You can use the exact same regex (as seen by the regex engine), on both the client and server side but you will need to declare them separately, because C# and JavaScript use different escaping schemes. Take for example a regex which validates a double quoted string which may contain any character escaped with a backslash. Here is the native regex needed:
Native regex:
^"[^"\\]*(\\.[^"\\]*)*"$
Javascript regex in regex literal:
/^"[^"\\]*(\\.[^"\\]*)*"$/
C# regex in verbatim literal string
@"^""[^""\\]*(\\.[^""\\]*)*""$"
With Javascript literal syntax, the only metacharacter (which needs to be escaped) is the forward slash.
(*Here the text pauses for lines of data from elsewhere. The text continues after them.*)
<file path="config.mk">
export PLATFORM = sky130hd
export DESIGN_NAME = rvalu_merge
export DESIGN_NICKNAME = d
export VERILOG_FILES = /design/src/hw/rtl/rvalu_pkg.sv /design/src/hw/rtl/rvalu_merge.sv
export SDC_FILE = /design/constraint.sdc
export NUM_CORES = 1
export LEC_CHECK = 0
export BUFFER_PORTS_ARGS = -buffer_cell sky130_fd_sc_hd__buf_2
export CAP_MARGIN = 10
export CORE_MARGIN = 2
export CORE_UTILIZATION = 44
export DETAILED_ROUTE_END_ITERATION = 12
export GPL_TIMING_DRIVEN = 0
export PLACE_DENSITY = 0.81
export SLEW_MARGIN = 40
export SYNTH_ARGS = -nofsm -noshare
export SYNTH_HDL_FRONTEND = slang
export SYNTH_SLANG_ARGS = --single-unit
</file>
<file path="constraint.sdc">
create_clock -name aclk -period 4.7 [get_ports aclk]
set_input_delay 0.94 -clock aclk [delete_from_list [all_inputs] [get_ports aclk]]
set_output_delay 0.94 -clock aclk [all_outputs]
set_load 0.1 [all_outputs]
</file>
<file path="src/hw/rtl/rvalu_pkg.sv">
// shared types, op codes and helpers of the rv64 register alu
package rvalu_pkg;

    localparam int XLEN = 64;
    localparam int HALF = 32;
    localparam int OP_W = 4;
    localparam int S_DATA_W = 136;

    localparam logic [OP_W-1:0] OP_ADD  = 4'd0;
    localparam logic [OP_W-1:0] OP_SUB  = 4'd1;
    localparam logic [OP_W-1:0] OP_SLL  = 4'd2;
    localparam logic [OP_W-1:0] OP_SLT  = 4'd3;
    localparam logic [OP_W-1:0] OP_SLTU = 4'd4;
    localparam logic [OP_W-1:0] OP_XOR  = 4'd5;
    localparam logic [OP_W-1:0] OP_SRL  = 4'd6;
    localparam logic [OP_W-1:0] OP_SRA  = 4'd7;
    localparam logic [OP_W-1:0] OP_OR   = 4'd8;
    localparam logic [OP_W-1:0] OP_AND  = 4'd9;
    localparam logic [OP_W-1:0] OP_MUL  = 4'd10;
    localparam logic [OP_W-1:0] OP_ADDW = 4'd11;
    localparam logic [OP_W-1:0] OP_SUBW = 4'd12;
    localparam logic [OP_W-1:0] OP_SLLW = 4'd13;
    localparam logic [OP_W-1:0] OP_SRLW = 4'd14;
    localparam logic [OP_W-1:0] OP_SRAW = 4'd15;

    typedef struct packed {
        logic [OP_W-1:0] op;
        logic [XLEN-1:0] src_a;
        logic [XLEN-1:0] src_b;
    } rvalu_item_t;

    typedef struct packed {
        logic            is_mul;
        logic [XLEN-1:0] alu_res;
        logic [XLEN-1:0] pp_ll;
        logic [HALF-1:0] pp_lh;
        logic [HALF-1:0] pp_hl;
    } rvalu_exec_t;

    function automatic logic [XLEN-1:0] sext32(input logic [HALF-1:0] v);
        sext32 = {{HALF{v[HALF-1]}}, v};
    endfunction

endpackage

</file>
<file path="src/hw/rtl/rvalu_merge.sv">
// merge stage: sums the partial products and selects the result into the output register
module rvalu_merge
    import rvalu_pkg::*;
(
    input  logic            aclk,
    input  logic            aresetn,
    input  logic            in_valid,
    output logic            in_ready,
    input  rvalu_exec_t     in_data,
    output logic            out_valid,
    input  logic            out_ready,
    output logic [XLEN-1:0] out_result
);

    logic            valid_reg;
    logic [XLEN-1:0] result_reg;
    logic [XLEN-1:0] result_next;
    logic [HALF-1:0] cross_sum;
    logic [XLEN-1:0] product;

    assign in_ready   = !valid_reg || out_ready;
    assign out_valid  = valid_reg;
    assign out_result = result_reg;

    assign cross_sum   = in_data.pp_lh + in_data.pp_hl;
    assign product     = in_data.pp_ll + {cross_sum, {HALF{1'b0}}};
    assign result_next = in_data.is_mul ? product : in_data.alu_res;

    always_ff @(posedge aclk) begin
        if (!aresetn) begin
            valid_reg <= 1'b0;
        end else if (in_ready) begin
            valid_reg <= in_valid;
        end
    end

    always_ff @(posedge aclk) begin
        if (in_ready && in_valid) begin
            result_reg <= result_next;
        end
    end

endmodule
</file>
==> results, run 1 <==
- The number of nets in the synthesized netlist is 878.
- The biggest fanout along the worst timing path is 4.
- The buffer depth of the longest clock path is 2.
- The synthesis-to-finish area growth is 37.35%.
- The path class of the tightest hold or removal check is flop to flop.
- The fraction of layout cells with a size suffix above 1 is 45.33%.
- In the synthesized netlist the async set-or-reset flop fraction comes to 0%.
- The overall die width is 121.4 µm.
- The biggest area contributor in the post-synthesis netlist is sky130_fd_sc_hd__edfxtp_1.
- The tree is rooted in a sky130_fd_sc_hd__clkbuf_16.
- The quantity of I/O buffers inserted on ports is ~260.
- In the routed design, unresolved DRC markers number 0.
- The total overflow left after global routing is 0.
- The largest voltage drop on the vdd net is roughly 180 µV.
- The power per cell area is 394.6 nW/µm².
- Clock-pin slew was measured on the worst setup and hold paths at 0.05 ns.
- For the finished layout, the period the worst path requires is 4.867 ns.
- The final max-slew violation count is 0.
- The final layout contains 1173 nets.
- The relative max-transition margin is between 50% and 60%.
- The floorplan step defined a core boundary enclosing 13350 µm².
- The height of the die is 121.4 µm.
- The insertion delay of the later-clocked pin in the worst-skew pair is 0.32 ns.
- The area of the die is 14730 µm².
- The slew of the pin with the lowest slew margin is just over 0.6 ns.
- The most used flip-flop cell after synthesis is sky130_fd_sc_hd__edfxtp_1.
- The cell area after synthesis is 6061 µm².
- After technology mapping, the gate count stands at 612.
- The Yosys warning count is 0.
- Setup repair after global routing could not meet its margin everywhere.
- For this design, the CTS-stage hold fixing added 0 buffers.
- STA classifies the critical path endpoint as a flop.
- The number of placement rows is 42.
- The achievable clock frequency is 0.2055 GHz.
- The synthesized flop and latch total is 65.
- The number of antenna violations at the first check in global routing came to 2.
- The cell area after placement is about 7600 µm².
- The antenna violation net count after detailed routing is 0.
- The global-route wire length before repair is 25.87 mm.
- After detailed routing, the average wire length per cell comes to about 16 µm.
- The filler cells instantiated in the layout total 1089.
- The pin count of the biggest net entering global routing is 42.
- For this block, the initial DRC count from the detailed router was 364.
- The final design instance area without fill is ~8300 µm².
- Sequential elements use 32.04% of the synthesized area.
- The clock tree synthesis step divided the H-tree into 3 levels.
- The number of hold-slack violations in the final timing report came to 0.
- At the end of the flow the core is filled with cells to 62.36%.
- Data arrives at the worst endpoint at 4.94 ns.
- Prior to clock tree synthesis, the placed netlist has a worst setup slack of -0.7072 ns.
- The via-per-instance ratio is roughly 5.4.
- The data required time at the worst endpoint is 4.77 ns.
- The clock tree from TritonCTS is built.
- The average cell area after synthesis is 9.903 µm².
- The congestion estimate from routability-driven global placement came to about 1.
- The vias after detailed routing is 5863.
- The critical path launch point type is an input port.
- The max-cap check violation count is 0.
- The first TritonRoute pass finished after 4 iterations.
- The run finished, with violations left.
- The final number of setup-violating endpoints is 3.
- The final worst-path cycle share is 103.5%.
- The total power is 0.003285 W.
- Across the routed clock network, the largest skew measured is a little under 0.009 ns.
- In this run, distinct cell masters in the synthesized netlist total 63.
- The number of synthesized flops with an enable pin is 64.
- The final wirelength is 17.67 mm.
- TritonCTS created 9 clock buffers.
- The critical path is of the input port to flop type.
- Across all setup checks in the final design, the least slack found is -0.1666 ns.
- The checks that failed: setup timing.
- The share of synthesized area in the top cell type comes to between 30% and 40%.
- In the post-synthesis netlist, the biggest area contributors are sky130_fd_sc_hd__edfxtp_1 (32%), sky130_fd_sc_hd__ha_1 (14%), sky130_fd_sc_hd__mux2_2 (11%).
- The estimated wirelength of the detail-placed design is 13.95 mm.
- The via count of the first global-routing pass came to 5473.
- The count of clock tree sinks is 65.
- 263 I/O pins were placed.
- The analysis attributes to cell leakage a power of ~3.8 nW.
- The initial core utilization is between 40% and 50%.
- In the global route stage, overall resource usage came out at 22.22%.
-- power breakdown --
group / internal [W] / switching [W] / total [W]
logic: 0.000685 / 0.00123 / 0.00191
registers: 0.000742 / 0.0000163 / 0.000758
clock network: 0.000403 / 0.000211 / 0.000614
total: 0.00183 / 0.00146 / 0.00328
-- registers in the layout (all words and copies together) (netlist names) --
signal,flops
out_result,64
out_valid,1
-- metrics by stage --
step / hold slack (ns) / std cells / setup TNS, ns
finish: 0.5330 / 1089 / -0.2680
global route: 0.6067 / 1089 / -0.8237
CTS: 0.5313 / 1071 / -0.09206
detailed placement: 0.5235 / 1050 / -5.070
global placement: 0.5206 / 1049 / -4.589
floorplan: 1.079 / 612 / -0.1177
-- area by class of cell --
| cell class | instances | area, µm² | share of cell area (%) |
|---|---|---|---|
| multi-input combinational | 515 | 4189 | 50.32 |
| sequential | 65 | 1942 | 23.33 |
| timing repair buffer | 284 | 1518 | 18.23 |
| clock buffer | 11 | 232.7 | 2.796 |
| tap | 176 | 220.2 | 2.645 |
| buffer | 16 | 112.6 | 1.353 |
| inverter | 16 | 60.06 | 0.7215 |
| clock inverter | 4 | 45.04 | 0.5411 |
| antenna | 2 | 5.005 | 0.06012 |
-- path summary, 6_finish.rpt --
kind,from,endpoint,slack (ns),depth (start not counted)
worst min-delay path,out_valid,out_valid,0.53,2
worst min register to register,out_valid,out_valid,0.53,2
worst max-delay path,in_data[1],out_result[63],-0.17,21
worst max register to register,out_valid,out_result[38],3.33,3
-- logic make-up after synthesis --
family / after synthesis / share of synthesized area [%]
AO/OA/AOI/OAI: 175 / 18.70
XOR/XNOR: 57 / 8.237
adder cells (fa/ha/maj): 69 / 14.49
buffers and inverters: 32 / 2.828
flip-flops: 65 / 32.04
multiplexers: 59 / 10.96
AND/OR/NAND/NOR: 155 / 12.74
-- layer usage --
metal,GRT usage [%],vias up,routed length (µm)
li1,-,2915,-
met1,26.58,2684,7155
met2,40.84,226,8974
met3,3.055,38,1051
met4,7.184,0,485
met5,0,-,0
-- cell usage in the layout (no fill, tap or decap), drive strengths merged, types with 16 or more instances in the layout --
cell type / instances
buf: 287
ha: 67
edfxtp: 64
mux2: 59
a21oi: 54
nand2: 48
xnor2: 36
o21ai: 34
nor2: 33
a21o: 28
clkbuf: 24
xor2: 21
nand3: 20
inv: 16
-- Yosys cell counts (5+ instances only) --
cell,n
sky130_fd_sc_hd__nand2b_1,9
sky130_fd_sc_hd__nand4_1,7
sky130_fd_sc_hd__nor2_1,33
sky130_fd_sc_hd__xor2_1,21
sky130_fd_sc_hd__o21a_1,9
sky130_fd_sc_hd__o21ai_0,30
sky130_fd_sc_hd__nor4_1,5
sky130_fd_sc_hd__nand3_1,20
sky130_fd_sc_hd__inv_1,16
sky130_fd_sc_hd__clkbuf_1,10
sky130_fd_sc_hd__mux2_2,59
sky130_fd_sc_hd__ha_1,67
sky130_fd_sc_hd__a31oi_1,8
sky130_fd_sc_hd__edfxtp_1,64
sky130_fd_sc_hd__a211oi_1,6
sky130_fd_sc_hd__a21o_1,24
sky130_fd_sc_hd__a21oi_1,52
sky130_fd_sc_hd__nand2_1,48
sky130_fd_sc_hd__xnor2_1,36
sky130_fd_sc_hd__nor2b_1,7
sky130_fd_sc_hd__o21bai_1,5
-- critical path: stages --
cell,delay [ns]
sky130_fd_sc_hd__buf_2,0.11
sky130_fd_sc_hd__ha_1,0.32
sky130_fd_sc_hd__a211o_1,0.31
sky130_fd_sc_hd__a21oi_2,0.19
sky130_fd_sc_hd__o211ai_1,0.10
sky130_fd_sc_hd__buf_4,0.16
sky130_fd_sc_hd__o21ai_4,0.19
sky130_fd_sc_hd__o21ai_2,0.09
sky130_fd_sc_hd__nand3_1,0.11
sky130_fd_sc_hd__o21ai_1,0.09
sky130_fd_sc_hd__xor2_1,0.32
sky130_fd_sc_hd__ha_1,0.35
sky130_fd_sc_hd__o21a_1,0.12
sky130_fd_sc_hd__o21a_1,0.17
sky130_fd_sc_hd__o22ai_2,0.17
sky130_fd_sc_hd__o221ai_1,0.12
sky130_fd_sc_hd__or2_1,0.26
sky130_fd_sc_hd__a211o_1,0.28
sky130_fd_sc_hd__a21oi_2,0.16
sky130_fd_sc_hd__xnor2_1,0.12
sky130_fd_sc_hd__mux2_4,0.28
-- timing repair --
| item | in CTS | in global routing |
|---|---|---|
| pin swaps | 11 | 22 |
| endpoints found under the hold margin | 0 | 0 |
| gates resized for setup | 20 | 34 |
| endpoints found under the setup margin | 7 | 14 |
| buffers inserted | 6 | 16 |
No activity file was read; power rests on OpenSTA's default activity.
==> inputs of run 2 (changes only) <==
CORE_UTILIZATION = 45   (was 44)
CTS_BUF_LIST = sky130_fd_sc_hd__clkbuf_8   (was unset)
PLACE_DENSITY = 0.82   (was 0.81)
==> results, run 2 (same netlist as run 1, synthesis figures left out) <==
- The number of hold-slack violations in the final timing report was 0 (unchanged).
- The biggest fanout along the worst timing path is 4 (unchanged).
- The post-layout worst setup margin is -0.1531 ns (+0.01343 ns).
- The run finished, with violations left.
- The final number of setup-violating endpoints was 3 (unchanged).
- The cell area after placement was 7641 µm² (unchanged).
- The count of clock tree sinks came to 65 (unchanged).
- The signal on the critical path passes through buf_2 -> ha_1 -> o21a_1 -> a21oi_2 -> o211ai_1 -> buf_4 -> o21ai_4 -> o21ai_2 -> nand3_1 -> o21ai_1 -> xor2_1 -> ha_1 -> o21a_1 -> o21a_1 -> o22ai_2 -> o221ai_1 -> or2_1 -> a211o_1 -> a21oi_2 -> xnor2_2 -> mux2_4.
- The most numerous cell type found on the critical path is sky130_fd_sc_hd__o21a_1.
- STA classifies the critical path startpoint as an input port.
- The final design instance area without fill is 8249 µm² (-0.90%).
- The area of the die is 14410 µm² (-2.1%).
- The type of the setup path with the least slack is input port to flop.
- The weighted congestion at the end of routability-driven global placement came to 0.9549 (-2.5%).
- The DRC marker count from the first detailed-route iteration is 404 (+11%).
- The final core utilization is 62.54% (+0.18 points).
- The level count of the clock H-tree is 3 (unchanged).
- The aggregate global routing overflow is 0 (unchanged).
- In the layout the commonest cells are sky130_fd_sc_hd__buf_2 (257), sky130_fd_sc_hd__edfxtp_1 (64), sky130_fd_sc_hd__ha_1 (61), sky130_fd_sc_hd__mux2_2 (56), sky130_fd_sc_hd__nand2_1 (46).
- The slew of the pin with the lowest slew margin was 0.5953 ns (-0.01214 ns).
- The height of the die is 120.1 µm (-1.1%).
- The fraction of layout cells with a size suffix above 1 is 46.10% (+0.77 points).
- CTS placed an instance of sky130_fd_sc_hd__clkbuf_8 at the clock tree root.
- The power per cell area is 369.1 nW/µm² (-6.5%).
- The pin count of the biggest net entering global routing was 43 (+2.4%).
- The data required time at the worst endpoint is 4.79 ns (+0.02 ns).
- The total inserted antenna cells is 0 (-2).
- The type of element capturing the critical path is a flop.
- The vias after detailed routing was 5827 (-0.61%).
- The final setup TNS was -0.3256 ns (-0.05753 ns).
- The antenna violation net count after detailed routing is 0 (unchanged).
- The global-route wire length before repair is 24.94 mm (-3.6%).
- The worst stage delay on the critical path is 0.38 ns (+0.03 ns).
- The critical path data arrival time came to 4.94 ns (about the same).
- The total power was 0.003045 W (-7.3%).
- The achievable clock frequency is 0.2061 GHz (+0.28%).
- The clock period minus worst slack is 4.853 ns (-0.01343 ns).
- The routed wirelength normalized by instance count is 15.53 µm (-4.3%).
- Setup repair after global routing could not meet its margin everywhere.
- The initial core utilization is 45.95% (+0.54 points).
- The synthesis-to-finish area growth is 36.11%.
- The I/O pin total came to 263 (unchanged).
- The worst path buffer plus inverter count is 2 (unchanged).
- The number of nets at the end of the flow is 1172 (-0.085%).
- The overall global routing resource usage is 21.88% (-0.34 points).
- The slowest stage of the critical path is the sky130_fd_sc_hd__ha_1 cell.
- The overall die width is 120.1 µm (-1.1%).
- The via-per-instance ratio was 5.361 (-0.43%).
- The via count of the first global-routing pass is 5248 (-4.1%).
- The flip-flop count of the largest register, all copies and words added was 64 (unchanged).
- The tightest min-delay check is of the flop to flop type.
- The max-cap check violation count is 0 (unchanged).
- The final wirelength was 16.88 mm (-4.5%).
- The number of placement rows is 42 (unchanged).
- The TritonCTS buffer count came to 9 (unchanged).
- The area of the core region is 13190 µm² (-1.2%).
- The buffer depth of the longest clock path is 2 (unchanged).
- The quantity of I/O buffers inserted on ports is 261 (unchanged).
- The estimated wirelength of the detail-placed design is 13.67 mm (-2.0%).
- The number of antenna violations at the first check in global routing is 0 (-2).
- The number of buffers inserted for hold repair after clock tree synthesis was 0 (unchanged).
- The relative max-transition margin is 60.31% (+0.81 points).
- The pre-CTS worst setup slack is -0.7068 ns (+0.0003840 ns).
- The count of fill cells added during filler insertion is 1095 (+0.55%).
- The commonest non-fill, non-tap cell in the layout is sky130_fd_sc_hd__buf_2.
- The insertion delay of the later-clocked pin in the worst-skew pair is 0.34 ns (+0.02 ns).
- The final max-slew violation count was 0 (unchanged).
- The clock transition time at the flip-flop clock pins of the worst setup and hold paths is 0.07 ns (+0.02 ns).
- The post-detailed-route DRC marker count is 0 (unchanged).
- The number of detailed-routing iterations run before antenna repair is 5 (+1).
- The clock tree from TritonCTS is built.
- The cell family contributing the most delay on the critical path is compound AO/OA/AOI/OAI gates.
- The worst setup skew after layout is 0.005236 ns (-0.003506 ns).
- The checks that failed: setup timing.
- The largest voltage drop on the vdd net is 134.3 µV (-26%).
- The final worst-path cycle share was 103.3% (-0.29 points).
- The static power due to leakage came to 3.819 nW (-0.34%).
==> run 2: cell count changes in the layout (fill, tap and decap cells not counted), moves of 3 or more <==
cell,previous run,this run
sky130_fd_sc_hd__inv_1,15,20
sky130_fd_sc_hd__o21ai_1,9,5
sky130_fd_sc_hd__clkbuf_8,3,13
sky130_fd_sc_hd__o21ai_2,3,6
sky130_fd_sc_hd__clkbuf_16,9,0
sky130_fd_sc_hd__clkbuf_1,12,9
==> run 2: final cells by class <==
class	count	area (µm²)	area share [%]
multi-input combinational	515	4237	51.36
sequential	65	1942	23.54
timing repair buffer	285	1531	18.57
tap	176	220.2	2.669
clock buffer	10	137.6	1.668
buffer	14	97.59	1.183
inverter	16	60.06	0.7280
clock inverter	6	23.77	0.2882
==> run 2: power breakdown <==
part | internal (W) | switching (W) | total [W]
registers | 0.000740 | 0.0000161 | 0.000756
logic | 0.000686 | 0.00122 | 0.00190
clock network | 0.000195 | 0.000189 | 0.000384
total | 0.00162 | 0.00142 | 0.00304
==> run 2: timing repair <==
item                                    4_1_cts  5_1_grt
setup buffers                                10       13
endpoints found under the hold margin         0        0
pin swaps                                    17       33
gates resized for setup                      19       41
endpoints found under the setup margin        5       14
==> run 2: worst min-delay path, cell delays in order, from the launching register on <==
cell and delay (ns):
sky130_fd_sc_hd__dfxtp_1 0.31, sky130_fd_sc_hd__nand2b_1 0.10, sky130_fd_sc_hd__a21boi_0 0.09
==> run 2: metrics by stage <==
stage / hold slack, ns / instances
6_report: 0.5500 / 1087
2_1_floorplan: 1.079 / 612
4_1_cts: 0.5631 / 1076
3_3_place_gp: 0.5148 / 1049
3_5_place_dp: 0.5594 / 1050
5_1_grt: 0.6086 / 1087
==> run 2: path summary, 6_finish.rpt <==
kind               from        endpoint  slack (ns)  cells after the start
min reg2reg   out_valid       out_valid        0.55                      2
max reg2reg   out_valid   out_result[9]        3.32                      3
max          in_data[2]  out_result[63]       -0.15                     21
min           out_valid       out_valid        0.55                      2
==> run 2: metal layers <==
layer / GRT usage (%) / up-vias / wire, µm
met2: 39.91 / 225 / 8578
met4: 8.824 / 0 / 417
met5: 0 / - / 0
met3: 3.707 / 30 / 1031
li1: - / 2902 / -
met1: 25.23 / 2670 / 6851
With a regex stored in a C# verbatim literal string, the only metacharacter is the double quote which is "escaped" by placing two double quotes in a row.
The RegexBuddy Solution
One good way to accomplish your goal (to maintain only one master regex for each validation rule) is to build all your native regexes using: RegexBuddy (RB). You can store all your fully tested and debugged validation regexes (along with appropriate test data for each regex) in a single regexbuddy library file. Then simply use RB's built-in exporting feature to generate the (correctly escaped) C# and Javascript regex snippets for the code.
If you are serious about crafting accurate and efficient regexes, you should really be using this tool anyway - to test that each regex works correctly for all edge cases (both matching and non-matching).